<file path="src/rtl/rclk_pkg.sv">
package rclk_pkg;

  localparam int RCLK_CFG_W   = 16;
  localparam int RCLK_DECADES = 4;

  // bit positions the decoder relies on
  localparam int BIT_ENABLE   = 0;
  localparam int BIT_RATE_LSB = 1;
  localparam int BIT_MODE_IRQ = 6;
  localparam int BIT_MODE_LSB = 8;
  localparam int BIT_EXT_GATE = 13;
  localparam int BIT_EXT_IRQ  = 14;

  typedef enum logic [2:0] {
    RATE_OFF  = 3'd0,
    RATE_1M   = 3'd1,
    RATE_100K = 3'd2,
    RATE_10K  = 3'd3,
    RATE_1K   = 3'd4,
    RATE_100  = 3'd5,
    RATE_EXT  = 3'd6,
    RATE_LINE = 3'd7
  } rclk_rate_e;

  typedef enum logic [1:0] {
    MODE_ONCE       = 2'd0,
    MODE_REPEAT     = 2'd1,
    MODE_EVENT      = 2'd2,
    MODE_EVENT_ZERO = 2'd3
  } rclk_mode_e;

  typedef struct packed {
    logic       ext_irq_en;
    logic       ext_gate;
    rclk_mode_e mode;
    logic       mode_irq_en;
    rclk_rate_e rate;
    logic       enable;
  } rclk_cfg_t;

  function automatic rclk_cfg_t decode_cfg(input logic [RCLK_CFG_W-1:0] w);
    rclk_cfg_t c;
    c.enable      = w[BIT_ENABLE];
    c.rate        = rclk_rate_e'(w[BIT_RATE_LSB +: 3]);
    c.mode_irq_en = w[BIT_MODE_IRQ];
    c.mode        = rclk_mode_e'(w[BIT_MODE_LSB +: 2]);
    c.ext_gate    = w[BIT_EXT_GATE];
    c.ext_irq_en  = w[BIT_EXT_IRQ];
    return c;
  endfunction

  function automatic logic is_event_mode(input rclk_mode_e m);
    return (m == MODE_EVENT) || (m == MODE_EVENT_ZERO);
  endfunction

endpackage

</file>
<file path="src/rtl/rclk_edge_det.sv">
module rclk_edge_det #(
  parameter int N = 2
) (
  input  logic         clk,
  input  logic         rst_n,
  input  logic [N-1:0] lvl_in,
  output logic [N-1:0] rise_out
);

  logic [N-1:0] prev_q;

  always_ff @(posedge clk or negedge rst_n) begin
    if (!rst_n) prev_q <= '0;
    else        prev_q <= lvl_in;
  end

  assign rise_out = lvl_in & ~prev_q;

endmodule

</file>
<file path="src/rtl/rclk_prescaler.sv">
module rclk_prescaler #(
  parameter int DECADE = 10,
  parameter int STAGES = 4
) (
  input  logic            clk,
  input  logic            rst_n,
  input  logic            restart,
  input  logic            tick_in,
  output logic [STAGES:0] tick_vec
);

  localparam int DW = (DECADE > 2) ? $clog2(DECADE) : 1;
  localparam logic [DW-1:0] LAST = DW'(DECADE - 1);

  assign tick_vec[0] = tick_in;

  for (genvar g = 0; g < STAGES; g++) begin : g_stage
    logic [DW-1:0] cnt_q;

    always_ff @(posedge clk or negedge rst_n) begin
      if (!rst_n)           cnt_q <= '0;
      else if (restart)     cnt_q <= '0;
      else if (tick_vec[g]) cnt_q <= (cnt_q == LAST) ? '0 : cnt_q + 1'b1;
    end

    assign tick_vec[g+1] = tick_vec[g] && (cnt_q == LAST);
  end

endmodule

</file>
<file path="src/rtl/rclk_timebase.sv">
module rclk_timebase
  import rclk_pkg::*;
#(
  parameter int DECADE = 10
) (
  input  logic       clk,
  input  logic       rst_n,
  input  logic       restart,
  input  rclk_rate_e rate,
  input  logic       ref_tick,
  input  logic       ext_edge,
  input  logic       line_edge,
  output logic       tb_tick
);

  logic [RCLK_DECADES:0] dec_ticks;

  rclk_prescaler #(
    .DECADE (DECADE),
    .STAGES (RCLK_DECADES)
  ) u_prescaler (
    .clk      (clk),
    .rst_n    (rst_n),
    .restart  (restart),
    .tick_in  (ref_tick),
    .tick_vec (dec_ticks)
  );

  always_comb begin
    unique case (rate)
      RATE_1M:   tb_tick = dec_ticks[0];
      RATE_100K: tb_tick = dec_ticks[1];
      RATE_10K:  tb_tick = dec_ticks[2];
      RATE_1K:   tb_tick = dec_ticks[3];
      RATE_100:  tb_tick = dec_ticks[4];
      RATE_EXT:  tb_tick = ext_edge;
      RATE_LINE: tb_tick = line_edge;
      default:   tb_tick = 1'b0;
    endcase
  end

endmodule

</file>
<file path="src/rtl/rclk_counter.sv">
module rclk_counter
  import rclk_pkg::*;
#(
  parameter int CNT_W = 16
) (
  input  logic             clk,
  input  logic             rst_n,
  input  logic             cfg_load,
  input  rclk_cfg_t        cfg_new,
  input  logic [CNT_W-1:0] preset_new,
  input  logic             tb_tick,
  input  logic             ext_edge,
  output rclk_cfg_t        cfg_q,
  output logic [CNT_W-1:0] cnt_q,
  output logic [CNT_W-1:0] capture_q,
  output logic             strobe_q,
  output logic             expire_ev,
  output logic             latch_ev,
  output logic             run_gate
);

  logic [CNT_W-1:0] preset_q;
  logic             running_q;
  logic             armed_q;
  logic             evt_mode;

  function automatic logic interval_expires(input logic [CNT_W-1:0] c);
    return c == CNT_W'(1);
  endfunction

  function automatic logic [CNT_W-1:0] count_up(input logic [CNT_W-1:0] c,
                                                input logic inc);
    return c + {{(CNT_W-1){1'b0}}, inc};
  endfunction

  assign evt_mode  = is_event_mode(cfg_q.mode);
  assign run_gate  = cfg_q.enable | (cfg_q.ext_gate & armed_q);
  assign expire_ev = !evt_mode && running_q && run_gate && tb_tick && interval_expires(cnt_q);
  assign latch_ev  = evt_mode && run_gate && ext_edge;

  always_ff @(posedge clk or negedge rst_n) begin
    if (!rst_n) begin
      cfg_q     <= '0;
      preset_q  <= '0;
      cnt_q     <= '0;
      capture_q <= '0;
      strobe_q  <= 1'b0;
      running_q <= 1'b0;
      armed_q   <= 1'b0;
    end else begin
      strobe_q <= 1'b0;
      if (cfg_load) begin
        cfg_q     <= cfg_new;
        preset_q  <= preset_new;
        cnt_q     <= is_event_mode(cfg_new.mode) ? '0 : preset_new;
        running_q <= 1'b1;
        armed_q   <= 1'b0;
      end else begin
        if (ext_edge) armed_q <= 1'b1;
        if (evt_mode) begin
          if (latch_ev) begin
            capture_q <= cnt_q;
            strobe_q  <= 1'b1;
            cnt_q     <= (cfg_q.mode == MODE_EVENT_ZERO) ? '0 : count_up(cnt_q, tb_tick);
          end else if (run_gate && tb_tick) begin
            cnt_q <= count_up(cnt_q, 1'b1);
          end
        end else if (running_q && run_gate && tb_tick) begin
          if (expire_ev) begin
            strobe_q <= 1'b1;
            if (cfg_q.mode == MODE_REPEAT) begin
              cnt_q <= preset_q;
            end else begin
              cnt_q     <= '0;
              running_q <= 1'b0;
            end
          end else begin
            cnt_q <= cnt_q - 1'b1;
          end
        end
      end
    end
  end

  assert_hold_no_tick_R4: assert property (@(posedge clk) disable iff (!rst_n)
    (!tb_tick && !cfg_load && !latch_ev) |=> $stable(cnt_q));

  assert_gate_blocks_R10: assert property (@(posedge clk) disable iff (!rst_n)
    (!run_gate && !cfg_load) |=> !strobe_q);

  assert_reload_R5: assert property (@(posedge clk) disable iff (!rst_n)
    (expire_ev && cfg_q.mode == MODE_REPEAT && !cfg_load) |=> (strobe_q && cnt_q == preset_q));

  assert_single_stops_R6: assert property (@(posedge clk) disable iff (!rst_n)
    (expire_ev && cfg_q.mode == MODE_ONCE && !cfg_load) |=> (strobe_q && !running_q && cnt_q == '0));

  assert_capture_R8: assert property (@(posedge clk) disable iff (!rst_n)
    (latch_ev && !cfg_load) |=> (strobe_q && capture_q == $past(cnt_q)));

endmodule

</file>
<file path="src/rtl/rate_clock_unit.sv">
module rate_clock_unit
  import rclk_pkg::*;
#(
  parameter int CNT_W  = 16,
  parameter int DECADE = 10
) (
  input  logic                  clk,
  input  logic                  rst_n,
  input  logic                  cfg_load,
  input  logic [RCLK_CFG_W-1:0] cfg_word,
  input  logic [CNT_W-1:0]      cfg_preset,
  input  logic                  ref_tick,
  input  logic                  line_in,
  input  logic                  ext_in,
  input  logic                  irq_ack,
  output logic                  sample_strobe,
  output logic                  mode_irq,
  output logic                  ext_irq,
  output logic [CNT_W-1:0]      count_val,
  output logic [CNT_W-1:0]      capture_val
);

  localparam int EDGE_N = 2;

  rclk_cfg_t         cfg_new;
  rclk_cfg_t         cfg_q;
  logic [EDGE_N-1:0] rises;
  logic              ext_edge;
  logic              line_edge;
  logic              tb_tick;
  logic              expire_ev;
  logic              latch_ev;
  logic              run_gate;
  logic              strobe_set;
  logic              ext_set;
  logic              mode_irq_q;
  logic              ext_irq_q;

  assign cfg_new = decode_cfg(cfg_word);

  rclk_edge_det #(.N(EDGE_N)) u_edges (
    .clk      (clk),
    .rst_n    (rst_n),
    .lvl_in   ({line_in, ext_in}),
    .rise_out (rises)
  );

  assign ext_edge  = rises[0];
  assign line_edge = rises[1];

  rclk_timebase #(.DECADE(DECADE)) u_timebase (
    .clk       (clk),
    .rst_n     (rst_n),
    .restart   (cfg_load),
    .rate      (cfg_q.rate),
    .ref_tick  (ref_tick),
    .ext_edge  (ext_edge),
    .line_edge (line_edge),
    .tb_tick   (tb_tick)
  );

  rclk_counter #(.CNT_W(CNT_W)) u_counter (
    .clk        (clk),
    .rst_n      (rst_n),
    .cfg_load   (cfg_load),
    .cfg_new    (cfg_new),
    .preset_new (cfg_preset),
    .tb_tick    (tb_tick),
    .ext_edge   (ext_edge),
    .cfg_q      (cfg_q),
    .cnt_q      (count_val),
    .capture_q  (capture_val),
    .strobe_q   (sample_strobe),
    .expire_ev  (expire_ev),
    .latch_ev   (latch_ev),
    .run_gate   (run_gate)
  );

  assign strobe_set = (expire_ev | latch_ev) & cfg_q.mode_irq_en;
  assign ext_set    = ext_edge & cfg_q.ext_irq_en;

  always_ff @(posedge clk or negedge rst_n) begin
    if (!rst_n) begin
      mode_irq_q <= 1'b0;
      ext_irq_q  <= 1'b0;
    end else begin
      if (strobe_set)   mode_irq_q <= 1'b1;
      else if (irq_ack) mode_irq_q <= 1'b0;
      if (ext_set)      ext_irq_q  <= 1'b1;
      else if (irq_ack) ext_irq_q  <= 1'b0;
    end
  end

  assign mode_irq = mode_irq_q;
  assign ext_irq  = ext_irq_q;

  assert_mode_irq_R12: assert property (@(posedge clk) disable iff (!rst_n)
    (sample_strobe && cfg_q.mode_irq_en && !$past(cfg_load)) |-> mode_irq);

  assert_ext_irq_R13: assert property (@(posedge clk) disable iff (!rst_n)
    (ext_edge && cfg_q.ext_irq_en) |=> ext_irq);

  assert_ack_clears_R12: assert property (@(posedge clk) disable iff (!rst_n)
    (irq_ack && !strobe_set && !ext_set) |=> (!mode_irq && !ext_irq));

endmodule

</file>
<file path="config.mk">
export PLATFORM = sky130hd
export DESIGN_NAME = rate_clock_unit
export DESIGN_NICKNAME = d
export VERILOG_FILES = /design/src/rtl/rclk_pkg.sv /design/src/rtl/rclk_edge_det.sv /design/src/rtl/rclk_prescaler.sv /design/src/rtl/rclk_timebase.sv /design/src/rtl/rclk_counter.sv /design/src/rtl/rate_clock_unit.sv
export SDC_FILE = /design/constraint.sdc
export NUM_CORES = 1
export LEC_CHECK = 0
export BUFFER_PORTS_ARGS = -buffer_cell sky130_fd_sc_hd__buf_2
export CORE_ASPECT_RATIO = 0.9
export CORE_MARGIN = 2
export CORE_UTILIZATION = 30
export CTS_CLUSTER_SIZE = 30
export DETAILED_ROUTE_END_ITERATION = 10
export PLACE_DENSITY = 0.51
export SYNTH_ARGS = -nofsm -noshare
export SYNTH_HDL_FRONTEND = slang
export SYNTH_SLANG_ARGS = --single-unit
</file>
<file path="constraint.sdc">
create_clock -name clk -period 2.9 [get_ports clk]
set_clock_uncertainty 0.05 [all_clocks]
set_input_delay 0.58 -clock clk [delete_from_list [all_inputs] [get_ports clk]]
set_output_delay 0.58 -clock clk [all_outputs]
set_load 0.005 [all_outputs]
</file>
After elaboration in Yosys (flattened, before gate mapping)
Index checks and enable logic that the tools add are counted.
{"block": "word_totals", "register_bits": 80, "in_bits": 39, "out_inout_bits": 35, "word_cells": 120}
{"block": "op_classes", "addsub": 7, "n_eq_ne": 20, "muxes": 37, "bitwise_logic": 8, "reduce_logical": 29}
{"operator": "$mux W16", "count": 9}
{"operator": "$mux W4", "count": 12}
{"operator": "$reduce_bool A2 Y1", "count": 9}
{"operator": "$add A16 B1 Y16", "count": 1}
{"operator": "$add A16 B1 Y16 const B", "count": 1}
{"operator": "$add A4 B1 Y4 const B", "count": 4}
{"operator": "$eq A16 B1 Y1 const B", "count": 1}
{"operator": "$eq A4 B4 Y1 const B", "count": 4}
{"operator": "$sub A16 B1 Y16 const B", "count": 1}
{"operator": "$mux W1", "count": 15}
{"operator": "$logic_and A1 B1 Y1", "count": 13}
{"operator": "$eq A3 B3 Y1 const B", "count": 4}
{"operator": "$eq A2 B2 Y1 const B", "count": 4}
{"operator": "$pmux W1 S7", "count": 1}
{"operator": "$eq A3 B2 Y1 const B", "count": 2}
{"operator": "$ne A2 B2 Y1 const B", "count": 2}
{"operator": "$ne A4 B4 Y1 const B", "count": 1}
{"operator": "$reduce_and A4 Y1", "count": 1}
{"operator": "$and A1 B1 Y1", "count": 3}
{"operator": "$eq A3 B1 Y1 const B", "count": 1}
{"operator": "$reduce_and A3 Y1", "count": 1}
{"operator": "$reduce_bool A3 Y1", "count": 1}
{"operator": "$and A2 B2 Y2", "count": 1}
{"operator": "$eq A2 B1 Y1 const B", "count": 1}
{"operator": "other kinds (6)", "count": 8}

Depth between registers and ports, before layout
Gate-level depths: netlist of the first run.
{"block": "depth", "depth_word": 12, "depth_mapped": 14, "ltp_nobuf": 13}

Modules after synthesis
A second synthesis of the first run with hierarchy kept.
{"block": "unflattened", "hier_cells": 520, "hier_area_um2": 5009.8}
{"mod": "rclk_counter", "n_inst": 1, "cells_each": 394, "area_per_inst_um2": 3788.6, "seq_area_each_um2": 1501.4}
{"mod": "rclk_prescaler", "n_inst": 1, "cells_each": 109, "area_per_inst_um2": 1003.5, "seq_area_each_um2": 400.4}
{"mod": "rclk_edge_det", "n_inst": 1, "cells_each": 4, "area_per_inst_um2": 77.6, "seq_area_each_um2": 50.0}
{"mod": "rate_clock_unit", "n_inst": 1, "cells_each": 8, "area_per_inst_um2": 76.3, "seq_area_each_um2": 50.0}
{"mod": "rclk_timebase", "n_inst": 1, "cells_each": 5, "area_per_inst_um2": 63.8, "seq_area_each_um2": 0.0}

Worst setup path before layout of the first run
No wires, ideal clock.
{"block": "synth_path", "path_kind": "register to register", "from": "reg u_timebase.u_prescaler.g_stage[0].cnt_q[1]", "to": "reg u_counter.cnt_q[13]", "setup_ps": 127, "arrival_time_ps": 2701, "t_required_ps": 2723, "slack_ps": 22, "path_stages_with_launch": 15, "n_path_buf": 1, "period_less_slack_ps": 2878, "cell_sequence": "dfrtp_1 -> inv_1 -> ha_1 -> and4b_1 -> and3_1 -> buf_2 -> nand2_2 -> nand2_1 -> ha_1 -> nand4_1 -> or4_1 -> and3_1 -> a221o_1 -> nand2_1 -> nand3_1"}
{"block": "synth_via", "elab_chain_len": 12, "word_cells_on_any_way": 20, "classes_between": "1 x add/sub; 2 x eq/ne; 7 x mux; 10 x reduce/logical"}
{"element": "start: declaration", "line_no": "rclk_prescaler.sv:18", "source": "logic [DW-1:0] cnt_q;"}
{"element": "start signal: assignment", "line_no": "rclk_prescaler.sv:23", "source": "else if (tick_vec[g]) cnt_q <= (cnt_q == LAST) ? '0 : cnt_q + 1'b1;"}
{"element": "$eq A4 B4 Y1 *", "line_no": "rclk_prescaler.sv:26", "source": "assign tick_vec[g+1] = tick_vec[g] && (cnt_q == LAST);"}
{"element": "$logic_and A1 B1 Y1 *", "line_no": "rclk_prescaler.sv:26"}
{"element": "$logic_and A1 B1 Y1 (3 in a row)", "line_no": "rclk_prescaler.sv:26"}
{"element": "$pmux W1 S7 *", "line_no": "rclk_timebase.sv:30", "source": "unique case (rate)"}
{"element": "branches (longest 6 deep; another with $add A16 B1 Y16)"}
{"element": "end signal: assignment", "line_no": "rclk_counter.sv:55", "source": "cnt_q <= is_event_mode(cfg_new.mode) ? '0 : preset_new;"}
{"element": "end signal: assignment", "line_no": "rclk_counter.sv:64", "source": "cnt_q <= (cfg_q.mode == MODE_EVENT_ZERO) ? '0 : count_up(cnt_q, tb_tick);"}
{"element": "end signal: assignment", "line_no": "rclk_counter.sv:72", "source": "cnt_q <= preset_q;"}
{"element": "end: declaration", "line_no": "rclk_counter.sv:14", "source": "output logic [CNT_W-1:0] cnt_q,"}
Mark *: on every way between the ends. The select of a mux whose other input is x is not followed.
A chain may end at the register's enable or synchronous reset.

Worst setup path after layout of the first run
Same ends and word-level chain as after synthesis.

==> impl_metrics.env, run 1 <==
export IMPL_syn_mean_instance_area_sq_um=9.50
export IMPL_min_path_type="in2async"
export IMPL_regArea_sq_um=2000
export IMPL_slew_viol_final=0
export IMPL_wl_per_cell_um=18.9
export IMPL_startpoint_type="flip-flop"
export IMPL_rrSetupSlack_ns=-0.02
export IMPL_num_rows=45
export IMPL_met2_length_um=7280
export IMPL_initialDrtViolationCount=324
export IMPL_r2r_end="u_counter.cnt_q[13]"
export IMPL_clk_pin_slew_worst_paths_ns=0.06
export IMPL_portBuffers=66
export IMPL_max_freq_mhz=342
export IMPL_worst_slack_ns=-0.0222
export IMPL_status="complete, but fails checks"
export IMPL_power_density_nw_per_um2=583
export IMPL_grt_remaining_overflow=0
export IMPL_tns_ns=-0.0222
export IMPL_rsz0062_at_grt="yes"
export IMPL_hpwl_um=11500
export IMPL_final_hold_violation_count=0
export IMPL_dieArea_sq_um=18200
export IMPL_crit_type="reg2reg"
export IMPL_clk_path_buf_depth=2
export IMPL_finalSetupViolations=1
export IMPL_cts_root_buf="clkbuf_16"
export IMPL_die_w_um=142
export IMPL_slew_headroom_pct=42.3
export IMPL_most_common_layout_cells="80 x dfrtp_1, 65 x buf_2, 55 x buf_4"
export IMPL_antenna_found_initial=0
export IMPL_synth_top_area_share_pct=39.0
export IMPL_reg2regPathDepth=13
export IMPL_clk_latency_ns=0.35
export IMPL_routed_top_layer="met4"
export IMPL_drt_antenna_violating_nets=0
export IMPL_period_needed_ns=2.92
export IMPL_core_sq_um=16800
export IMPL_drc=0
export IMPL_numCtsBuffers=9
export IMPL_start_util_pct=30.5
export IMPL_ios=74
export IMPL_syn_to_final_growth_pct=22.6
export IMPL_antenna_cells=0
export IMPL_cts_sinks=80
export IMPL_synth_edf_count=0
export IMPL_fin_area_sq_um=6290
export IMPL_critPathCaptureType="flip-flop"
export IMPL_total_power_mw=3.67
export IMPL_synth_area_sq_um=5130
export IMPL_power_leakage_nw=2.71
export IMPL_ctsHoldBuffers=0
export IMPL_dpl_cell_area_sq_um=5900
export IMPL_ys_seq_area_share_pct=39.0
export IMPL_grt_max_degree=37
export IMPL_drive_gt1_share_pct=33.2
export IMPL_fillers=1723
export IMPL_final_nets=686
export IMPL_cts_htree_levels=3
export IMPL_synthTopCellsByArea="dfrtp_1 39%, mux2_2 9.9%, nand2_1 3.2%, o21ai_0 3.2%, ha_1 3.2%"
export IMPL_m1WireLength_um=7750
export IMPL_via_per_inst=5.41
export IMPL_grt_pass1_vias=4524
export IMPL_tritoncts="built"
export IMPL_grt_use_total_pct=18.1
export IMPL_ys_async_sr_fraction_pct=100
export IMPL_multiInputGateArea_sq_um=2950
export IMPL_tightestPinTransition_ns=0.859
export IMPL_synth_distinct_cells=69
export IMPL_syn_nets=592
export IMPL_first_pass_iters=5
export IMPL_ys_warn_count=0
export IMPL_dr_wl_met3_um=778
export IMPL_cp_max_fo=4
export IMPL_required_ns=3.07
export IMPL_timing_rr_start="u_timebase.u_prescaler.g_stage[0].cnt_q[1]"
export IMPL_synth_main_ff_cell="dfrtp_1"
export IMPL_grt_first_pass_wirelength_um=25200
export IMPL_final_common_cell="dfrtp_1"
export IMPL_fin_crit_sh_pct=101
export IMPL_fp_dieH_um=128
export IMPL_ys_seq_elements=80
export IMPL_gp_congestion=0.876
export IMPL_synth_area_leader_cell="dfrtp_1"
export IMPL_worstPathArrival_ns=3.09
export IMPL_utilization_pct=37.4
export IMPL_ir_drop_mv=0.284
export IMPL_wl_um=16000
export IMPL_holdWs_ns=0.138
export IMPL_violations="setup timing"
export IMPL_maxCapViolations=0
export IMPL_synth_cells=540
export IMPL_via_count=4596
==> sequential cells by signal (all words and copies together), names as in the netlist, 2 cells and up <==
name,flops
u_counter.cnt_q,16
u_counter.cfg_q,9
u_edges.prev_q,2
u_counter.capture_q,16
u_counter.preset_q,16
u_timebase.u_prescaler.g_stage.cnt_q,16
==> final cells by class <==
| type | instances | area share (%) |
|---|---|---|
| multi-input cells | 403 | 46.9 |
| well taps | 211 | 4.20 |
| clock buffers | 9 | 3.58 |
| flip-flops and latches | 80 | 31.8 |
| repair buffers | 120 | 11.7 |
| clock inverters | 6 | 0.597 |
| inverters | 20 | 1.19 |
==> routing by layer <==
metal	vias up	global-route usage [%]
met5	-	0
met4	0	6.35
met3	18	3.55
met2	136	28.0
met1	2260	25.4
li1	2182	-
==> logic make-up (layout without fill, tap and decap cells) <==
family | count (synthesis) | count (layout) | synth area share, %
XOR/XNOR | 23 | 23 | 3.93
AND/OR/NAND/NOR | 197 | 197 | 21.4
adder cells (fa/ha/maj) | 13 | 13 | 3.17
multiplexers | 55 | 55 | 11.8
buffers and inverters | 57 | 155 | 5.27
AO/OA/AOI/OAI | 115 | 115 | 15.4
flip-flops | 80 | 80 | 39.0
==> per-stage QoR <==
stage | instances | setup WS [ns]
5_1_grt | 849 | -0.140
4_1_cts | 844 | -0.0329
3_3_place_gp | 829 | -0.0154
3_5_place_dp | 829 | -0.0498
6_report | 849 | -0.0222
2_1_floorplan | 540 | 0.0218
==> worst max path at each step <==
stage               slack [ns]  cells after the start                   to                                       start
finish                   -0.02                     13  u_counter.cnt_q[13]  u_timebase.u_prescaler.g_stage[0].cnt_q[1]
CTS                      -0.03                     13  u_counter.cnt_q[13]  u_timebase.u_prescaler.g_stage[0].cnt_q[1]
global placement         -0.02                     13  u_counter.cnt_q[13]  u_timebase.u_prescaler.g_stage[3].cnt_q[1]
floorplan                 0.02                     14  u_counter.cnt_q[13]  u_timebase.u_prescaler.g_stage[0].cnt_q[1]
detailed placement       -0.05                     13  u_counter.cnt_q[13]  u_timebase.u_prescaler.g_stage[3].cnt_q[1]
global route             -0.14                     13  u_counter.cnt_q[13]  u_timebase.u_prescaler.g_stage[0].cnt_q[1]
==> Yosys cell counts, drive strengths merged (5+ instances only) <==
| cell | n |
|---|---|
| and3 | 6 |
| xnor2 | 14 |
| nor4 | 11 |
| a221oi | 6 |
| inv | 20 |
| o211ai | 6 |
| ha | 13 |
| or3 | 7 |
| nand4 | 12 |
| buf | 20 |
| a21oi | 22 |
| xor2 | 9 |
| dfrtp | 80 |
| a221o | 5 |
| clkbuf | 17 |
| mux2 | 45 |
| nand3 | 22 |
| nand2 | 46 |
| nor2 | 41 |
| nor3 | 18 |
| and3b | 5 |
| and4 | 6 |
| mux2i | 10 |
| o21ai | 34 |
==> where the power goes <==
part | total [mW] | switching [mW] | internal [mW]
sequential | 1.48 | 0.183 | 1.30
combinational | 1.15 | 0.615 | 0.532
clock | 1.04 | 0.470 | 0.570
total | 3.67 | 1.27 | 2.40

YOUR INSTRUCTIONS: Reproduce exactly, and only, the part of the listing above that begins at the line with "A chain may" and goes on through the line with "export IMPL_regArea_sq_um=2000".

COMPLETED TASK:
A chain may end at the register's enable or synchronous reset.

Worst setup path after layout of the first run
Same ends and word-level chain as after synthesis.

==> impl_metrics.env, run 1 <==
export IMPL_syn_mean_instance_area_sq_um=9.50
export IMPL_min_path_type="in2async"
export IMPL_regArea_sq_um=2000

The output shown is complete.